### src/rtl/dtmr_pkg.sv
package dtmr_pkg;
   // action chosen for the counter on the coming edge
   typedef enum logic [1:0] {
      ACT_HOLD   = 2'd0,
      ACT_DEC    = 2'd1,
      ACT_LOAD   = 2'd2,
      ACT_EXPIRE = 2'd3
   } cnt_act_e;
endpackage

### src/rtl/dtmr_reload.sv
module dtmr_reload #(
   parameter int unsigned WIDTH = 32,
   parameter logic [WIDTH-1:0] RST_VAL = '0
) (
   input  logic             clk,
   input  logic             rst_n,
   input  logic             wr_i,
   input  logic [WIDTH-1:0] wdata_i,
   output logic [WIDTH-1:0] val_o
);
   logic [WIDTH-1:0] val_q;

   always_ff @(posedge clk or negedge rst_n) begin
      if (!rst_n)    val_q <= RST_VAL;
      else if (wr_i) val_q <= wdata_i;
   end

   assign val_o = val_q;

   // a write lands at the next edge
   a_r7_reload_write: assert property (@(posedge clk) disable iff (!rst_n)
      wr_i |=> val_o == $past(wdata_i));
endmodule

### src/rtl/dtmr_count.sv
module dtmr_count
   import dtmr_pkg::*;
#(
   parameter int unsigned WIDTH = 32,
   parameter logic [WIDTH-1:0] RST_VAL = '0
) (
   input  logic             clk,
   input  logic             rst_n,
   input  logic             tick_i,
   input  logic             wr_i,
   input  logic [WIDTH-1:0] wdata_i,
   input  logic             autoreload_i,
   input  logic [WIDTH-1:0] reload_i,
   output logic [WIDTH-1:0] cnt_o,
   output logic             expire_o
);
   localparam logic [WIDTH-1:0] CNT_ONE  = WIDTH'(1);
   localparam logic [WIDTH-1:0] CNT_ZERO = '0;

   cnt_act_e         act;
   logic [WIDTH-1:0] cnt_q, cnt_d;

   always_comb begin
      if (wr_i)                   act = ACT_LOAD;
      else if (!tick_i)           act = ACT_HOLD;
      else if (cnt_q == CNT_ONE)  act = ACT_EXPIRE;
      else if (cnt_q == CNT_ZERO) act = ACT_HOLD;
      else                        act = ACT_DEC;
   end

   always_comb begin
      unique case (act)
         ACT_DEC:    cnt_d = cnt_q - CNT_ONE;
         ACT_LOAD:   cnt_d = wdata_i;
         ACT_EXPIRE: cnt_d = autoreload_i ? reload_i : CNT_ZERO;
         default:    cnt_d = cnt_q;
      endcase
   end

   always_ff @(posedge clk or negedge rst_n) begin
      if (!rst_n) cnt_q <= RST_VAL;
      else        cnt_q <= cnt_d;
   end

   assign cnt_o    = cnt_q;
   assign expire_o = (act == ACT_EXPIRE);

   // no tick and no write keeps the count
   a_r2_hold: assert property (@(posedge clk) disable iff (!rst_n)
      (!tick_i && !wr_i) |=> $stable(cnt_o));
   // zero is a resting state without auto-reload escape
   a_r5_rest_at_zero: assert property (@(posedge clk) disable iff (!rst_n)
      (!wr_i && cnt_o == CNT_ZERO) |=> cnt_o == CNT_ZERO);
   // a write beats a tick
   a_r6_write_wins: assert property (@(posedge clk) disable iff (!rst_n)
      wr_i |=> cnt_o == $past(wdata_i));
   // expiry with auto-reload copies the old reload value
   a_r4_reload: assert property (@(posedge clk) disable iff (!rst_n)
      (tick_i && !wr_i && autoreload_i && cnt_o == CNT_ONE) |=> cnt_o == $past(reload_i));
endmodule

### src/rtl/dtmr_status.sv
module dtmr_status (
   input  logic clk,
   input  logic rst_n,
   input  logic set_i,
   input  logic clr_i,
   input  logic irq_en_i,
   output logic pend_o,
   output logic irq_o
);
   logic pend_q;

   always_ff @(posedge clk or negedge rst_n) begin
      if (!rst_n)     pend_q <= 1'b0;
      else if (set_i) pend_q <= 1'b1;
      else if (clr_i) pend_q <= 1'b0;
   end

   assign pend_o = pend_q;
   assign irq_o  = pend_q & irq_en_i;

   // sticky until cleared
   a_r8_sticky: assert property (@(posedge clk) disable iff (!rst_n)
      (pend_o && !clr_i) |=> pend_o);
   // set dominates clear
   a_r9_set_wins: assert property (@(posedge clk) disable iff (!rst_n)
      (set_i && clr_i) |=> pend_o);
endmodule

### src/rtl/dec_timer.sv
module dec_timer #(
   parameter int unsigned WIDTH = 32,
   parameter logic [WIDTH-1:0] CNT_RESET = '0,
   parameter logic [WIDTH-1:0] RLD_RESET = '0
) (
   input  logic             clk,
   input  logic             rst_n,
   input  logic             tick_i,
   input  logic             cnt_wr_i,
   input  logic [WIDTH-1:0] cnt_wdata_i,
   input  logic             rld_wr_i,
   input  logic [WIDTH-1:0] rld_wdata_i,
   input  logic             autoreload_i,
   input  logic             irq_en_i,
   input  logic             pend_clr_i,
   output logic [WIDTH-1:0] cnt_o,
   output logic [WIDTH-1:0] rld_o,
   output logic             pend_o,
   output logic             irq_o
);
   localparam logic [WIDTH-1:0] TOP_ONE = WIDTH'(1);

   generate
      if (WIDTH < 2) begin : g_bad_width
         $error("dec_timer: WIDTH must be at least 2");
      end
   endgenerate

   logic             expire;
   logic [WIDTH-1:0] reload_val;

   dtmr_reload #(.WIDTH(WIDTH), .RST_VAL(RLD_RESET)) i_reload (
      .clk     (clk),
      .rst_n   (rst_n),
      .wr_i    (rld_wr_i),
      .wdata_i (rld_wdata_i),
      .val_o   (reload_val)
   );

   dtmr_count #(.WIDTH(WIDTH), .RST_VAL(CNT_RESET)) i_count (
      .clk          (clk),
      .rst_n        (rst_n),
      .tick_i       (tick_i),
      .wr_i         (cnt_wr_i),
      .wdata_i      (cnt_wdata_i),
      .autoreload_i (autoreload_i),
      .reload_i     (reload_val),
      .cnt_o        (cnt_o),
      .expire_o     (expire)
   );

   dtmr_status i_status (
      .clk      (clk),
      .rst_n    (rst_n),
      .set_i    (expire),
      .clr_i    (pend_clr_i),
      .irq_en_i (irq_en_i),
      .pend_o   (pend_o),
      .irq_o    (irq_o)
   );

   assign rld_o = reload_val;

   // tick at one raises the flag
   a_r3_expiry_flags: assert property (@(posedge clk) disable iff (!rst_n)
      (tick_i && !cnt_wr_i && cnt_o == TOP_ONE) |=> pend_o);
   // a write never raises the flag by itself
   a_r6_write_no_flag: assert property (@(posedge clk) disable iff (!rst_n)
      (cnt_wr_i && !pend_o) |=> !pend_o);
   // without auto-reload an expiry ends at zero
   a_r5_stop: assert property (@(posedge clk) disable iff (!rst_n)
      (tick_i && !cnt_wr_i && !autoreload_i && cnt_o == TOP_ONE) |=> cnt_o == '0);
endmodule

### config.mk
export PLATFORM = sky130hd
export DESIGN_NAME = dec_timer
export DESIGN_NICKNAME = d
export VERILOG_FILES = /design/src/rtl/dtmr_pkg.sv /design/src/rtl/dtmr_reload.sv /design/src/rtl/dtmr_count.sv /design/src/rtl/dtmr_status.sv /design/src/rtl/dec_timer.sv
export SDC_FILE = /design/constraint.sdc
export NUM_CORES = 1
export LEC_CHECK = 0
export BUFFER_PORTS_ARGS = -buffer_cell sky130_fd_sc_hd__buf_4
export CORE_AREA = 2 2 79 96
export CTS_CLUSTER_DIAMETER = 60
export DETAILED_ROUTE_END_ITERATION = 10
export DIE_AREA = 0 0 81 98
export GPL_TIMING_DRIVEN = 0
export PLACE_DENSITY = 0.95
export SKIP_CTS_REPAIR_TIMING = 1
export SLEW_MARGIN = 40
export SYNTH_ARGS = -nofsm -noshare
export SYNTH_HDL_FRONTEND = slang
export SYNTH_HIERARCHICAL = 1
export SYNTH_SLANG_ARGS = --single-unit
export TNS_END_PERCENT = 5
### constraint.sdc
create_clock -name clk -period 5.4 [get_ports clk]
set_input_delay 0.54 -clock clk [delete_from_list [all_inputs] [get_ports clk]]
set_output_delay 0.54 -clock clk [all_outputs]
set_load 0.02 [all_outputs]
Yosys cells after proc, flatten, opt, wreduce, memory -nomap -nowiden:

Cells that the tools add are included.

* flip-flop bits (word level): 65
* output and inout bits: 66

* add/subtract/negate cells: 1
* equality and inequality tests: 4
* multiplexer cells: 8
* bitwise logic cells: 1
* reduce and logical (&&, ||, !) cells: 3

Operators by type and width (count)
* 32-bit one-hot mux with 3 select lines: 1
* 32-bit by 1-bit equality test with 1-bit output, second input constant: 1
* 32-bit logical NOT: 1
* 32-bit two-way mux: 1
* 32-bit by 1-bit subtractor with 32-bit output, second input constant: 1
* 2-bit two-way mux: 3
* 2-bit equality test, second input constant: 2
* 1-bit two-way mux: 3
* 3-bit nonzero test: 1
* 2-bit by 1-bit equality test with 1-bit output, second input constant: 1
* 2-bit nonzero test: 1
* 1-bit bitwise AND: 1

Longest topological paths before layout:

* depth in word-level cells: 7
* mapped depth: 9
* gate-level depth less buffers: 8

Cells and area by module:

Netlist, hierarchy kept.

By module, submodules not included
* dtmr_count: times used 1, cells an instance 259, area an instance 2304.7 um2, sequential area each 800.8 um2
* dtmr_reload: times used 1, cells an instance 68, area an instance 1345.0 um2, sequential area each 800.8 um2
* dtmr_status: times used 1, cells an instance 4, area an instance 42.5 um2, sequential area each 25.0 um2

Worst setup path after synthesis:

No wires, ideal clock.

* path kind: flip-flop to flip-flop
* start point: reg i_count.cnt_q[18] (netlist: i_count/cnt_o[18])
* end point: reg i_count.cnt_q[31] (netlist: i_count/cnt_o[31])
* arrival: 2.463 ns
* data required time: 5.273 ns
* slack: 2.810 ns
* stages on the path, launching flop included: 9
* buffers on the path: 2
* clock period less this slack: 2.590 ns
* path through: dfrtp_1 > or4_4 > buf_6 > nand4b_4 > buf_6 > or4_4 > and3_1 > a311oi_1 > o21ai_1

* cells in the longest elaborated chain, start to end: 7
* elaborated cells on any way between the ends: 12
* those cells by class: add/sub (1); eq/ne (4); mux (5); reduce/logical (2)

RTL lines
* start: declaration: RTL line dtmr_count.sv:21 `logic [WIDTH-1:0] cnt_q, cnt_d;`
* start signal: assignment: RTL line dtmr_count.sv:42 `else cnt_q <= cnt_d;`
* 32-bit logical NOT: RTL line dtmr_count.sv:27 `else if (cnt_q == CNT_ZERO) act = ACT_HOLD;`
* 1-bit two-way mux: RTL line dtmr_count.sv:27
* 2-bit two-way mux: RTL line dtmr_count.sv:26 `else if (cnt_q == CNT_ONE) act = ACT_EXPIRE;`
* 2-bit two-way mux: RTL line dtmr_count.sv:25 `else if (!tick_i) act = ACT_HOLD;`
* 2-bit two-way mux: RTL line dtmr_count.sv:24 `if (wr_i) act = ACT_LOAD;`
* 2-bit equality test / 2-bit by 1-bit equality test with 1-bit output (equally long branches): RTL line dtmr_count.sv:32 `unique case (act)`
* 32-bit one-hot mux with 3 select lines / 3-bit nonzero test (equally long branches)

Several ways; a longest one is shown, not always the timed one.
A chain may end at the register's enable or synchronous reset.

Worst setup path in the final report:

* start point: reg i_count.cnt_q[4] (netlist: i_count/cnt_o[4])
* end point: reg i_count.cnt_q[1] (netlist: i_count/cnt_o[1])

* cells in the longest elaborated chain, start to end: 7
* elaborated cells on any way between the ends: 11
* those cells by class: eq/ne (4); mux (5); reduce/logical (2)

RTL lines (RTL line)
* 32-bit logical NOT: dtmr_count.sv:27
* 1-bit two-way mux: dtmr_count.sv:27
* 2-bit two-way mux *: dtmr_count.sv:26
* 2-bit two-way mux *: dtmr_count.sv:25
* 2-bit two-way mux *: dtmr_count.sv:24
* 2-bit equality test / 2-bit by 1-bit equality test with 1-bit output (equally long branches): dtmr_count.sv:32
* 32-bit one-hot mux with 3 select lines / 3-bit nonzero test (equally long branches)

Every way passes the cells marked *; elsewhere a longest branch is shown, timed or not.

==> impl_metrics.py <==
metrics = {
    "critical_path": {
        "cpMostUsedCell": "nand2_1",
        "reg2reg_depth": 7,
        "crit_path_max_incr_delay_ns": 0.76,
        "path_buf_inv": 1,
        "cp.depth": 7,
        "crit_fanout": 10,
        "ff2ff_setup_slack_ns": 2.26,
        "startpoint": "i_count/cnt_o[4]$_DFFE_PN0P_",
        "crit_chain": "nor4_2 > nand2_1 > o41ai_2 > buf_2 > nand2_1 > o21ai_0 > a211o_1",
        "regToRegStartpoint": "i_count/cnt_o[4]$_DFFE_PN0P_",
        "cp-endpoint": "i_count/cnt_o[1]$_DFFE_PN0P_",
        "cp-start-kind": "flip-flop",
        "slowest_stage": "o41ai_2",
        "cp_top_family": "compound AO/OA/AOI/OAI gates",
        "cp-end-kind": "flip-flop",
        "critPathKind": "reg -> reg",
        "r2r_end": "i_count/cnt_o[1]$_DFFE_PN0P_",
        "crit_arrival_ns": 3.41,
        "crit_required_ns": 5.67,
    },
    "synthesis": {
        "syn_nets": 406,
        "synth-seq-cells": 65,
        "ys_seq_area_frac": 0.441,
        "syn_inst": 331,
        "yosys_warnings": 6,
        "ys_types": 59,
        "syn_area_um2": 3690,
        "postSynthAreaPerCell_um2": 11.2,
        "synth_top_area_cell": "dfrtp_1",
        "synthFlopType": "dfrtp_1",
        "synth_edf_count": 0,
        "synthTopCellsByArea": "dfrtp_1, mux2_4, a22oi_1",
        "async_reset_ff_frac": 1.00,
        "yosysTopAreaCellShare": 0.441,
    },
    "clock_network": {
        "clock_path_buffers": 2,
        "path_clk_slew_ns": 0.07,
        "h-tree-depth": 3,
        "cts_tree": "yes",
        "cts_root_buffer": "clkbuf_8",
        "insertion_delay_ns": 0.34,
        "cts_sinks": 65,
        "numCtsBuffers": 9,
    },
    "cells_and_area": {
        "area_delta_synth_final_pct": 36.9,
        "antenna_cells": 0,
        "num-nets-final": 553,
        "fin_util": 0.716,
        "drive_above_1_share": 0.434,
    },
    "sta": {
        "tightest_slew_ns": 0.817,
        "rsz0062_at_grt": "false",
        "fin_crit_sh": 0.582,
        "hold_violations": 0,
        "drv_slew": 0,
        "fin_hold_ws_ns": 0.182,
        "setup_viol": 0,
        "fmax_ghz": 0.318,
        "tns_ns": 0,
        "max-slew-margin-rel": 0.451,
        "final.min_clock_period_ns": 3.14,
        "clock-skew-final_ns": 0.00707,
    },
    "global_routing": {
        "antenna_found_initial": 0,
        "grtUsageMet3": 0.0462,
        "gr-usage-met1": 0.371,
        "grt_usage": 0.301,
        "top_usage_layer": "met2",
        "grt.met2_usage": 0.488,
        "gr-total-overflow": 0,
        "grt_pass1_wl_mm": 18.2,
        "grt_max_degree": 66,
        "grt_pass1_vias": 3636,
    },
    "detailed_routing": {
        "drt_iter0_drc": 211,
        "viasPerCell": 6.32,
        "drt_pre_antenna_iters": 5,
        "routedWlPerCell_um": 20.3,
        "ant_nets": 0,
        "wirelength_mm": 11.6,
        "vias": 3615,
        "drc_errors": 0,
    },
    "run": {
        "drv_cap": 0,
    },
    "die": {
        "rows": 34,
        "start_util": 0.523,
        "fp.dieH_um": 98,
        "io_pins": 138,
        "die_w_um": 81,
        "core-area_um2": 7060,
        "dieArea_um2": 7940,
    },
    "power_and_ir_drop": {
        "peakVddDrop_uv": 204,
        "p_per_area_nw_per_um2": 279,
        "p_leak_nw": 2.34,
    },
    "place": {
        "hpwl_mm": 8.26,
        "gp_congestion": 0.877,
        "numPortBuffers": 136,
    },
    "status": {
        "status": "finished clean",
    },
    "min_path": {
        "hp-class": "in -> async",
    },
}
## layer usage
metal	routed length (um)	vias to the layer above
met5	0	-
li1	-	1573
met2	5790	220
met4	552	0
met1	4390	1773
met3	865	49
## final cells by class
type                            count  area [um2]
Timing Repair Buffer              136        1020
Multi-Input combinational cell    238        1890
Clock inverter                      2        35.0
Fill cell                         549        2010
Clock buffer                       13         179
Tap cell                           90         113
Sequential cell                    65        1630
Buffer                             21         165
Inverter                            7        26.3
## power breakdown
part / switching (W) / total (W) / leakage, nW / internal [W]
Sequential: 0.0000637 / 0.000602 / 0.776 / 0.000538
Clock: 0.000182 / 0.000443 / 0.112 / 0.000260
Combinational: 0.000186 / 0.000367 / 1.45 / 0.000181
## cell usage after synthesis (4+ instances only)
library cell / number
dfrtp_1: 65
mux2_4: 30
o21ai_0: 27
a22oi_1: 19
nand2_1: 19
nor3_1: 19
nor4_1: 11
clkbuf_1: 10
nand3_1: 9
nor2_1: 9
xnor2_1: 9
a21oi_1: 7
inv_1: 7
a22o_1: 4
buf_6: 4
o311ai_0: 4
## worst reg2reg max path, stage by stage (launching register included)
cell,delay [ns]
dfrtp_1,0.44
nor4_2,0.55
nand2_1,0.39
o41ai_2,0.76
buf_2,0.37
nand2_1,0.09
o21ai_0,0.29
a211o_1,0.18
## registers in the layout, summed over array words and instances, names as in the netlist
register         cells
i_reload/val_o      32
i_status/pend_o      1
i_count/cnt_o       32
## worst min-delay path by stage
stage	cells past startpoint	from	slack, ns	end
after floorplan	0	rst_n	0.24	i_count/cnt_o[0]$_DFFE_PN0P_
after global placement	1	i_status/pend_o$_DFFE_PN0P_	0.49	i_status/pend_o$_DFFE_PN0P_
after detailed placement	1	i_count/cnt_o[25]$_DFFE_PN0P_	0.49	i_count/cnt_o[25]$_DFFE_PN0P_
after CTS	1	rst_n	0.32	i_reload/val_o[17]$_DFFE_PN0P_
after global routing	1	rst_n	0.23	i_reload/val_o[18]$_DFFE_PN0P_
final	1	rst_n	0.18	i_reload/val_o[17]$_DFFE_PN0P_
## per-stage QoR
stage | instances | area, um2 | setup WS (ns) | power (W)
finish | 572 | 5050 | 2.26 | 0.00141
global route | 572 | 5050 | 2.00 | 0.00147
detailed placement | 557 | 4830 | 2.36 | 0.000971
CTS | 572 | 5050 | 2.34 | 0.00141
global placement | 557 | 4830 | 2.38 | 0.000958
floorplan | 331 | 3690 | 2.81 | 0.000793
## placed cells by master, fill, tap and decap left out, types with 5 or more instances in the layout
cell type / netlist / final
buf_4: 1 / 136
o21ai_0: 27 / 27
dfrtp_1: 65 / 65
inv_1: 7 / 7
buf_6: 4 / 5
nand2_1: 19 / 19
a22oi_1: 19 / 19
a21oi_1: 7 / 7
nor3_1: 19 / 18
nor4_1: 11 / 10
nand3_1: 9 / 9
clkbuf_1: 10 / 10
nor2_1: 9 / 9
xnor2_1: 9 / 9
mux2_4: 30 / 30
clkbuf_8: 0 / 13
## cell families (layout without fill, tap and decap cells)
logic type | count (synthesis) | in the layout | synth area share
DFF | 65 | 65 | 0.441
buffers and inverters | 28 | 179 | 0.0518
xor gates and xnor gates | 10 | 10 | 0.0237
muxes | 32 | 32 | 0.128
and+or+nand+nor | 99 | 99 | 0.158
AOI/OAI and AO/OA | 94 | 94 | 0.188
adders and majority gates | 3 | 3 | 0.0102
(Power assumes the default switching activity.)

****

What the exercise asks: Every line above in which the word "launching" occurs is to be copied.

Reply to the exercise:
* stages on the path, launching flop included: 9
## worst reg2reg max path, stage by stage (launching register included)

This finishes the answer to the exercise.